(Work task):
Give the number of lines in the records below that contain the word "points". State only that number.

(Provided data):
:::::

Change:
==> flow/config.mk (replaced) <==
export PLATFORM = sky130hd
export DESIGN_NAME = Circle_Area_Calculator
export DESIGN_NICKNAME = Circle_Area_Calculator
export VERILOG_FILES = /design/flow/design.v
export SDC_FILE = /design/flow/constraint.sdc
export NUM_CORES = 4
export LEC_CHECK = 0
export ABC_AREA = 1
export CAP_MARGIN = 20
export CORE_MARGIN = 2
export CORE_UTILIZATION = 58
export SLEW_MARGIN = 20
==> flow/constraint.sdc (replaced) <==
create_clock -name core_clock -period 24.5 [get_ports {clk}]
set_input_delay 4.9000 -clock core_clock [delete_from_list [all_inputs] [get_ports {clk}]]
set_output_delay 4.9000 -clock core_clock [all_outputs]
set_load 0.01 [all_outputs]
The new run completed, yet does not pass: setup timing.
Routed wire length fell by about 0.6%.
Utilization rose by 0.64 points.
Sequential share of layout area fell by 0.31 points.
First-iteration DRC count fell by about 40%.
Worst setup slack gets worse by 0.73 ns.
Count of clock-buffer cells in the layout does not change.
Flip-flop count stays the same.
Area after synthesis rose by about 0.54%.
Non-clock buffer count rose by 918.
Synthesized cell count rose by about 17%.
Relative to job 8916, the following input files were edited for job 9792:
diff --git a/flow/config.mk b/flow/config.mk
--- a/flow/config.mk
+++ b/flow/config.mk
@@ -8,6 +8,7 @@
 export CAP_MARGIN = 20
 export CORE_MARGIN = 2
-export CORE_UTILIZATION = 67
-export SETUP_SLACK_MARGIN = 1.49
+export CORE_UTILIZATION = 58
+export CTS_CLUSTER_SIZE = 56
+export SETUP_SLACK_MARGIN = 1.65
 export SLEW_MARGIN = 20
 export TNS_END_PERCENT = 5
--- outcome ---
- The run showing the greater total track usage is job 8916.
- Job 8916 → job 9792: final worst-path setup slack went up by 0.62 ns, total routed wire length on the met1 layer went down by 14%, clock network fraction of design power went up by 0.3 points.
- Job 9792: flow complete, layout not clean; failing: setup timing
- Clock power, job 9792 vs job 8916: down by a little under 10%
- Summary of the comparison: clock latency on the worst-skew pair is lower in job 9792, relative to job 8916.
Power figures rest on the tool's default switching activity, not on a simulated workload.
==> inputs of run F <==
Design cordic_advanced, start of the top module:
module cordic_advanced #(
    parameter DATA_WIDTH = 18,           
    parameter ANGLE_WIDTH = 32,          
    parameter ITERATIONS = 18,           
    parameter PIPELINE_STAGES = 18       
)(
    input  wire                         clk,
    input  wire                         rst_n,
    input  wire                         enable,
    input  wire signed [DATA_WIDTH-1:0] x_in,
    input  wire signed [DATA_WIDTH-1:0] y_in,
    input  wire signed [ANGLE_WIDTH-1:0] z_in,           
    input  wire                         data_valid_in,
    output wire                         data_ready_out,
    output wire signed [DATA_WIDTH:0]   x_out,
    output wire signed [DATA_WIDTH:0]   y_out,
    output wire signed [ANGLE_WIDTH-1:0] z_out,
    output wire                         data_valid_out,
    input  wire                         data_ready_in,
    output wire                         overflow,
    output wire [15:0]                  iterations_count,
  ...
export LEC_CHECK = 0
export CAP_MARGIN = 20
export CORE_ASPECT_RATIO = 0.5
export CORE_MARGIN = 2
export CORE_UTILIZATION = 72
export CTS_CLUSTER_DIAMETER = 363
export CTS_CLUSTER_SIZE = 100
export HOLD_SLACK_MARGIN = 0.29
export PLACE_DENSITY = 0.38
export SETUP_SLACK_MARGIN = 0.46
export SLEW_MARGIN = 20
create_clock -name core_clock -period 2.43 [get_ports {clk}]
run.sh (not shown) runs the stock make flow with config.mk's settings and CLKGATE_MAP_FILE=.
==> run B (differences from run F) <==
- CAP_MARGIN: 20 -> 15
- CELL_PAD_IN_SITES_DETAIL_PLACEMENT: default -> 1
- CELL_PAD_IN_SITES_GLOBAL_PLACEMENT: default -> 3
- CORE_ASPECT_RATIO: 0.5 -> 0.7
- CORE_MARGIN: 2 -> 9
- CORE_UTILIZATION: 72 -> 15
- CTS_CLUSTER_DIAMETER: 363 -> default
- CTS_CLUSTER_SIZE: 100 -> 14
- GPL_ROUTABILITY_DRIVEN: default -> 0
- GPL_TIMING_DRIVEN: default -> 0
- HOLD_SLACK_MARGIN: 0.29 -> default
- MAX_ROUTING_LAYER: default -> met4
- MIN_ROUTING_LAYER: default -> met1
- PLACE_DENSITY: 0.38 -> default
- PLACE_DENSITY_LB_ADDON: default -> 0.18
- SETUP_SLACK_MARGIN: 0.46 -> 1.46
- SLEW_MARGIN: 20 -> 40
- TNS_END_PERCENT: default -> 95
==> flow/constraint.sdc (replaced) <==
create_clock -name core_clock -period 6.37 [get_ports {clk}]
set_input_delay 1.2740 -clock core_clock [delete_from_list [all_inputs] [get_ports {clk}]]
set_output_delay 1.2740 -clock core_clock [all_outputs]
set_load 0.01 [all_outputs]
==> run Z (differences from run F) <==
- CELL_PAD_IN_SITES_DETAIL_PLACEMENT: default -> 2
- CORE_ASPECT_RATIO: 0.5 -> default
- CORE_UTILIZATION: 72 -> 40
- CTS_CLUSTER_DIAMETER: 363 -> default
- CTS_CLUSTER_SIZE: 100 -> default
- HOLD_SLACK_MARGIN: 0.29 -> default
- PLACE_DENSITY: 0.38 -> default
- SETUP_SLACK_MARGIN: 0.46 -> 1.23
==> flow/constraint.sdc (replaced) <==
create_clock -name core_clock -period 4.5 [get_ports {clk}]
set_input_delay 0.9000 -clock core_clock [delete_from_list [all_inputs] [get_ports {clk}]]
set_output_delay 0.9000 -clock core_clock [all_outputs]
set_load 0.01 [all_outputs]
==> run A (differences from run F) <==
- ABC_AREA: default -> 1
- CORE_ASPECT_RATIO: 0.5 -> 0.84
- CTS_CLUSTER_DIAMETER: 363 -> 386
- CTS_CLUSTER_SIZE: 100 -> 15
- HOLD_SLACK_MARGIN: 0.29 -> default
- PLACE_DENSITY: 0.38 -> default
- PLACE_DENSITY_LB_ADDON: default -> 0.3
- SETUP_SLACK_MARGIN: 0.46 -> 0.23
==> flow/constraint.sdc (replaced) <==
create_clock -name core_clock -period 1.7 [get_ports {clk}]
set_input_delay 0.3400 -clock core_clock [delete_from_list [all_inputs] [get_ports {clk}]]
set_output_delay 0.3400 -clock core_clock [all_outputs]
set_load 0.01 [all_outputs]
==> results <==
Full die area: run Z 0.314 mm^2; run A 0.196 mm^2; run B 0.860 mm^2; run F 0.176 mm^2
Quantity of I/O buffers inserted on ports: run Z 193; run A 193; run B 190; run F 193
Distinct lib cells: run Z 98; run A 61; run B 98; run F 98
Init Core Util: run Z 40.1%; run A 72.5%; run B 15.1%; run F 72.6%
YS chip area: run Z 0.124 mm^2; run A 0.139 mm^2; run B 0.124 mm^2; run F 0.124 mm^2
Result of the run: run Z stopped before the end; run A stopped before the end; run B timing/DRC/antenna clean; run F stopped before the end
Stage where the flow stopped: run Z 5_1_grt; run A 3_5_place_dp; run B -; run F 4_1_cts
Multiplexer share: run Z 7.16%; run A 0.00811%; run B 7.16%; run F 7.16%
Cell with the most instances after synthesis: run Z a21oi_1; run A nand2_1; run B a21oi_1; run F a21oi_1
Worst Setup Slack post-DPL: run Z 0.0276 ns; run A -; run B 0.376 ns; run F -1.50 ns
Area share of the largest cell type after synthesis: run Z 28.2%; run A 25.2%; run B 28.2%; run F 28.2%
Synthesized-area fraction occupied by xor and xnor cells: run Z 9.08%; run A 3.88%; run B 9.08%; run F 9.08%
Simple Share, Synth: run Z 15.4%; run A 31.8%; run B 15.4%; run F 15.4%
Clock sinks: run Z 1398; run A -; run B 1398; run F -
Core area: run Z 0.309 mm^2; run A 0.191 mm^2; run B 0.821 mm^2; run F 0.171 mm^2
Fraction of the yosys area taken by sequential cells: run Z 28.2%; run A 25.2%; run B 28.2%; run F 28.2%
Htree depth: run Z 4; run A -; run B 4; run F -
Floorplan die width: run Z 561 um; run A 483 um; run B 1100 um; run F 591 um

========
==> job 6305 <==
==> flow/design.v <==
`timescale 1ns / 1ps
module cordic_advanced #(
    parameter DATA_WIDTH = 18,           
    parameter ANGLE_WIDTH = 32,          
    parameter ITERATIONS = 18,           
    parameter PIPELINE_STAGES = 18       
)(
    input  wire                         clk,
    input  wire                         rst_n,
    input  wire                         enable,
    input  wire signed [DATA_WIDTH-1:0] x_in,
    input  wire signed [DATA_WIDTH-1:0] y_in,
    input  wire signed [ANGLE_WIDTH-1:0] z_in,           
    input  wire                         data_valid_in,
    output wire                         data_ready_out,
    output wire signed [DATA_WIDTH:0]   x_out,
    output wire signed [DATA_WIDTH:0]   y_out,
    output wire signed [ANGLE_WIDTH-1:0] z_out,
    output wire                         data_valid_out,
    input  wire                         data_ready_in,
    output wire                         overflow,
    output wire [15:0]                  iterations_count,
    output wire [31:0]                  throughput_counter
);
    localparam real CORDIC_GAIN = 1.646760258121;
    localparam signed [DATA_WIDTH-1:0] K_INVERSE = 
        (DATA_WIDTH == 16) ? 16'd19898 :
        (DATA_WIDTH == 18) ? 18'd79593 :
        (DATA_WIDTH == 20) ? 20'd318371 : 16'd19898;
    function [ANGLE_WIDTH-1:0] atan_lut;
        input integer idx;
        begin
            case(idx)
                0:  atan_lut = 32'h20000000;   
                1:  atan_lut = 32'h12E4051E;   
                2:  atan_lut = 32'h09FB385B;   
                3:  atan_lut = 32'h051111D4;   
                4:  atan_lut = 32'h028B0D43;   
                5:  atan_lut = 32'h0145D7E1;   
                6:  atan_lut = 32'h00A2F61E;   
                7:  atan_lut = 32'h00517C55;   
                8:  atan_lut = 32'h0028BE53;   
                9:  atan_lut = 32'h00145F2E;   
                10: atan_lut = 32'h000A2F98;   
                11: atan_lut = 32'h000517CC;   
                12: atan_lut = 32'h00028BE6;   
                13: atan_lut = 32'h000145F3;   
                14: atan_lut = 32'h0000A2F9;
                15: atan_lut = 32'h0000517D;
                16: atan_lut = 32'h000028BE;
                17: atan_lut = 32'h0000145F;
                18: atan_lut = 32'h00000A2F;
                19: atan_lut = 32'h00000518;
                20: atan_lut = 32'h0000028C;
                21: atan_lut = 32'h00000146;
                22: atan_lut = 32'h000000A3;
                23: atan_lut = 32'h00000051;
                24: atan_lut = 32'h00000028;
                25: atan_lut = 32'h00000014;
                26: atan_lut = 32'h0000000A;
                27: atan_lut = 32'h00000005;
                28: atan_lut = 32'h00000002;
                29: atan_lut = 32'h00000001;
                default: atan_lut = 32'h00000000;
            endcase
        end
    endfunction
    reg signed [DATA_WIDTH:0]   x_pipe [0:PIPELINE_STAGES];
    reg signed [DATA_WIDTH:0]   y_pipe [0:PIPELINE_STAGES];
    reg signed [ANGLE_WIDTH-1:0] z_pipe [0:PIPELINE_STAGES];
    reg                         valid_pipe [0:PIPELINE_STAGES];
    reg [15:0] iteration_counter;
    reg [31:0] throughput_cnt;
    reg        overflow_flag;
    assign data_ready_out = enable;
    assign data_valid_out = valid_pipe[PIPELINE_STAGES];
    assign iterations_count = iteration_counter;
    assign throughput_counter = throughput_cnt;
    assign overflow = overflow_flag;
    wire [1:0] quadrant;
    assign quadrant = z_in[ANGLE_WIDTH-1:ANGLE_WIDTH-2];
    always @(posedge clk or negedge rst_n) begin
        if (!rst_n) begin
            x_pipe[0] <= 0;
            y_pipe[0] <= 0;
            z_pipe[0] <= 0;
            valid_pipe[0] <= 0;
        end else if (enable && data_valid_in) begin
            valid_pipe[0] <= 1'b1;
            case (quadrant)
                2'b00, 2'b11: begin   
                    x_pipe[0] <= {x_in[DATA_WIDTH-1], x_in};
                    y_pipe[0] <= {y_in[DATA_WIDTH-1], y_in};
                    z_pipe[0] <= z_in;
                end
                2'b01: begin   
                    x_pipe[0] <= -{y_in[DATA_WIDTH-1], y_in};
                    y_pipe[0] <= {x_in[DATA_WIDTH-1], x_in};
                    z_pipe[0] <= {2'b00, z_in[ANGLE_WIDTH-3:0]};
                end
                2'b10: begin   
                    x_pipe[0] <= {y_in[DATA_WIDTH-1], y_in};
                    y_pipe[0] <= -{x_in[DATA_WIDTH-1], x_in};
                    z_pipe[0] <= {2'b11, z_in[ANGLE_WIDTH-3:0]};
                end
            endcase
        end else if (enable) begin
            valid_pipe[0] <= 0;
        end
    end
    genvar i;
    generate
        for (i = 0; i < PIPELINE_STAGES; i = i + 1) begin : cordic_pipeline
            wire decision_sign;
            wire signed [DATA_WIDTH:0] x_shifted, y_shifted;
            assign x_shifted = x_pipe[i] >>> i;
            assign y_shifted = y_pipe[i] >>> i;
            assign decision_sign = z_pipe[i][ANGLE_WIDTH-1];
            always @(posedge clk or negedge rst_n) begin
                if (!rst_n) begin
                    x_pipe[i+1] <= 0;
                    y_pipe[i+1] <= 0;
                    z_pipe[i+1] <= 0;
                    valid_pipe[i+1] <= 0;
                end else if (enable) begin
                    valid_pipe[i+1] <= valid_pipe[i];
                    if (valid_pipe[i]) begin
                        if (decision_sign) begin   
                            x_pipe[i+1] <= x_pipe[i] + y_shifted;
                            y_pipe[i+1] <= y_pipe[i] - x_shifted;
                            z_pipe[i+1] <= z_pipe[i] + atan_lut(i);
                        end else begin   
                            x_pipe[i+1] <= x_pipe[i] - y_shifted;
                            y_pipe[i+1] <= y_pipe[i] + x_shifted;
                            z_pipe[i+1] <= z_pipe[i] - atan_lut(i);
                        end
                    end else begin
                        x_pipe[i+1] <= x_pipe[i];
                        y_pipe[i+1] <= y_pipe[i];
                        z_pipe[i+1] <= z_pipe[i];
                    end
                end
            end
        end
    endgenerate
    assign x_out = x_pipe[PIPELINE_STAGES];
    assign y_out = y_pipe[PIPELINE_STAGES];
    assign z_out = z_pipe[PIPELINE_STAGES];
    always @(posedge clk or negedge rst_n) begin
        if (!rst_n) begin
            overflow_flag <= 0;
        end else begin
            if (valid_pipe[PIPELINE_STAGES]) begin
                overflow_flag <= (x_pipe[PIPELINE_STAGES] == {1'b1, {DATA_WIDTH{1'b0}}}) ||
                                 (y_pipe[PIPELINE_STAGES] == {1'b1, {DATA_WIDTH{1'b0}}});
            end
        end
    end
    always @(posedge clk or negedge rst_n) begin
        if (!rst_n) begin
            iteration_counter <= 0;
            throughput_cnt <= 0;
        end else begin
            if (data_valid_in && enable)
                iteration_counter <= iteration_counter + 1;
            if (data_valid_out && data_ready_in)
                throughput_cnt <= throughput_cnt + 1;
        end
    end
endmodule
module cordic_sincos #(
    parameter DATA_WIDTH = 18,
    parameter ANGLE_WIDTH = 32,
    parameter PIPELINE_STAGES = 18
)(
    input  wire                         clk,
    input  wire                         rst_n,
    input  wire                         enable,
    input  wire signed [ANGLE_WIDTH-1:0] angle,
    input  wire                         angle_valid,
    output wire                         angle_ready,
    output wire signed [DATA_WIDTH:0]   cos_out,
    output wire signed [DATA_WIDTH:0]   sin_out,
    output wire                         result_valid,
    input  wire                         result_ready
);
    localparam signed [DATA_WIDTH-1:0] K_INV = 
        (DATA_WIDTH == 16) ? 16'd19898 :
        (DATA_WIDTH == 18) ? 18'd79593 :
        (DATA_WIDTH == 20) ? 20'd318371 : 16'd19898;
    wire overflow;
    wire [15:0] iter_count;
    wire [31:0] throughput;
    cordic_advanced #(
        .DATA_WIDTH(DATA_WIDTH),
        .ANGLE_WIDTH(ANGLE_WIDTH),
        .ITERATIONS(PIPELINE_STAGES),
        .PIPELINE_STAGES(PIPELINE_STAGES)
    ) cordic_core (
        .clk(clk),
        .rst_n(rst_n),
        .enable(enable),
        .x_in(K_INV),
        .y_in({DATA_WIDTH{1'b0}}),
        .z_in(angle),
        .data_valid_in(angle_valid),
        .data_ready_out(angle_ready),
        .x_out(cos_out),
        .y_out(sin_out),
        .z_out(),
        .data_valid_out(result_valid),
        .data_ready_in(result_ready),
        .overflow(overflow),
        .iterations_count(iter_count),
        .throughput_counter(throughput)
    );
endmodule
==> flow/run.sh <==
#!/bin/bash
# the make line also repeats each setting of config.mk as NAME=value (left out here)
make -C /OpenROAD-flow-scripts/flow DESIGN_CONFIG=/design/flow/config.mk WORK_HOME=/design/flow/orfs CLKGATE_MAP_FILE= finish
==> flow/config.mk <==
export PLATFORM = sky130hd
export DESIGN_NAME = cordic_advanced
export DESIGN_NICKNAME = cordic_advanced
export VERILOG_FILES = /design/flow/design.v
export SDC_FILE = /design/flow/constraint.sdc
export NUM_CORES = 4
export LEC_CHECK = 0
export CAP_MARGIN = 20
export CELL_PAD_IN_SITES_DETAIL_PLACEMENT = 0
export CORE_ASPECT_RATIO = 1.22
export CORE_MARGIN = 2
export CORE_UTILIZATION = 19
export CTS_CLUSTER_SIZE = 10
export GPL_ROUTABILITY_DRIVEN = 0
export MAX_ROUTING_LAYER = met5
export SETUP_SLACK_MARGIN = 1.23
export SLEW_MARGIN = 5
export TNS_END_PERCENT = 90
==> flow/constraint.sdc <==
create_clock -name core_clock -period 6.36 [get_ports {clk}]
set_input_delay 1.2720 -clock core_clock [delete_from_list [all_inputs] [get_ports {clk}]]
set_output_delay 1.2720 -clock core_clock [all_outputs]
set_load 0.01 [all_outputs]
==> inputs of job 3265, as changes to job 6305 <==
- CELL_PAD_IN_SITES_DETAIL_PLACEMENT: 0 -> unset
- CORE_ASPECT_RATIO: 1.22 -> unset
- CORE_UTILIZATION: 19 -> 38
- CTS_CLUSTER_SIZE: 10 -> unset
- GPL_ROUTABILITY_DRIVEN: 0 -> unset
- MAX_ROUTING_LAYER: met5 -> unset
- SETUP_SLACK_MARGIN: 1.23 -> unset
- SLEW_MARGIN: 5 -> 20
- TNS_END_PERCENT: 90 -> unset
==> flow/constraint.sdc (replaced) <==
create_clock -name core_clock -period 4.32 [get_ports {clk}]
set_input_delay 0.8640 -clock core_clock [delete_from_list [all_inputs] [get_ports {clk}]]
set_output_delay 0.8640 -clock core_clock [all_outputs]
set_load 0.01 [all_outputs]
==> flow_summary_export.csv <==
group,metric,value,unit
sta,min_period_over_period,92.9,%
clock_tree,cts_hold_buf,1,
critical_path,r2r_end,"y_pipe[3][17]",
die,core,0.324,mm^2
layout,flop_area,0.0350,mm^2
place,place_hpwl,262000,um
global_route,grt_use_met1,27.1,%
critical_path,crit_arrival,4830,ps
routing,routed.top_layer,"met5",
critical_path,critPathCapture,"y_pipe[3][17]",
outcome,status,"timing/DRC/antenna clean",
clock_tree,cts_buffers,176,
sta,skew,76.2,ps
layout,nonClkBufAreaFrac,3.23,%
# the run above: job 3265

==> flow_summary_export.csv <==
group,metric,value,unit
synth,syn_avg_cell_area,8.30,um^2
layout,flop_area,0.0350,mm^2
critical_path,r2r_end,"z_pipe[10][29]",
sta,grt_setup_unrepaired,"no",
global_route,grt_use_met1,12.2,%
place,place_hpwl,260000,um
sta,skew,84.3,ps
outcome,status,"timing/DRC/antenna clean",
clock_tree,cts_tree,"done",
clock_tree,clkTransAtPathRegs,60,ps
clock_tree,cts_hold_buf,0,
critical_path,cpPeakStageDelay,820,ps
critical_path,crit_arrival,5440,ps
clock_tree,cts_buffers,183,
critical_path,critPathCapture,"z_pipe[10][29]",
routing,routed.top_layer,"met4",
clock_tree,h-tree-depth,4,
# the run above: job 6305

:::::

(Exercise answer):
3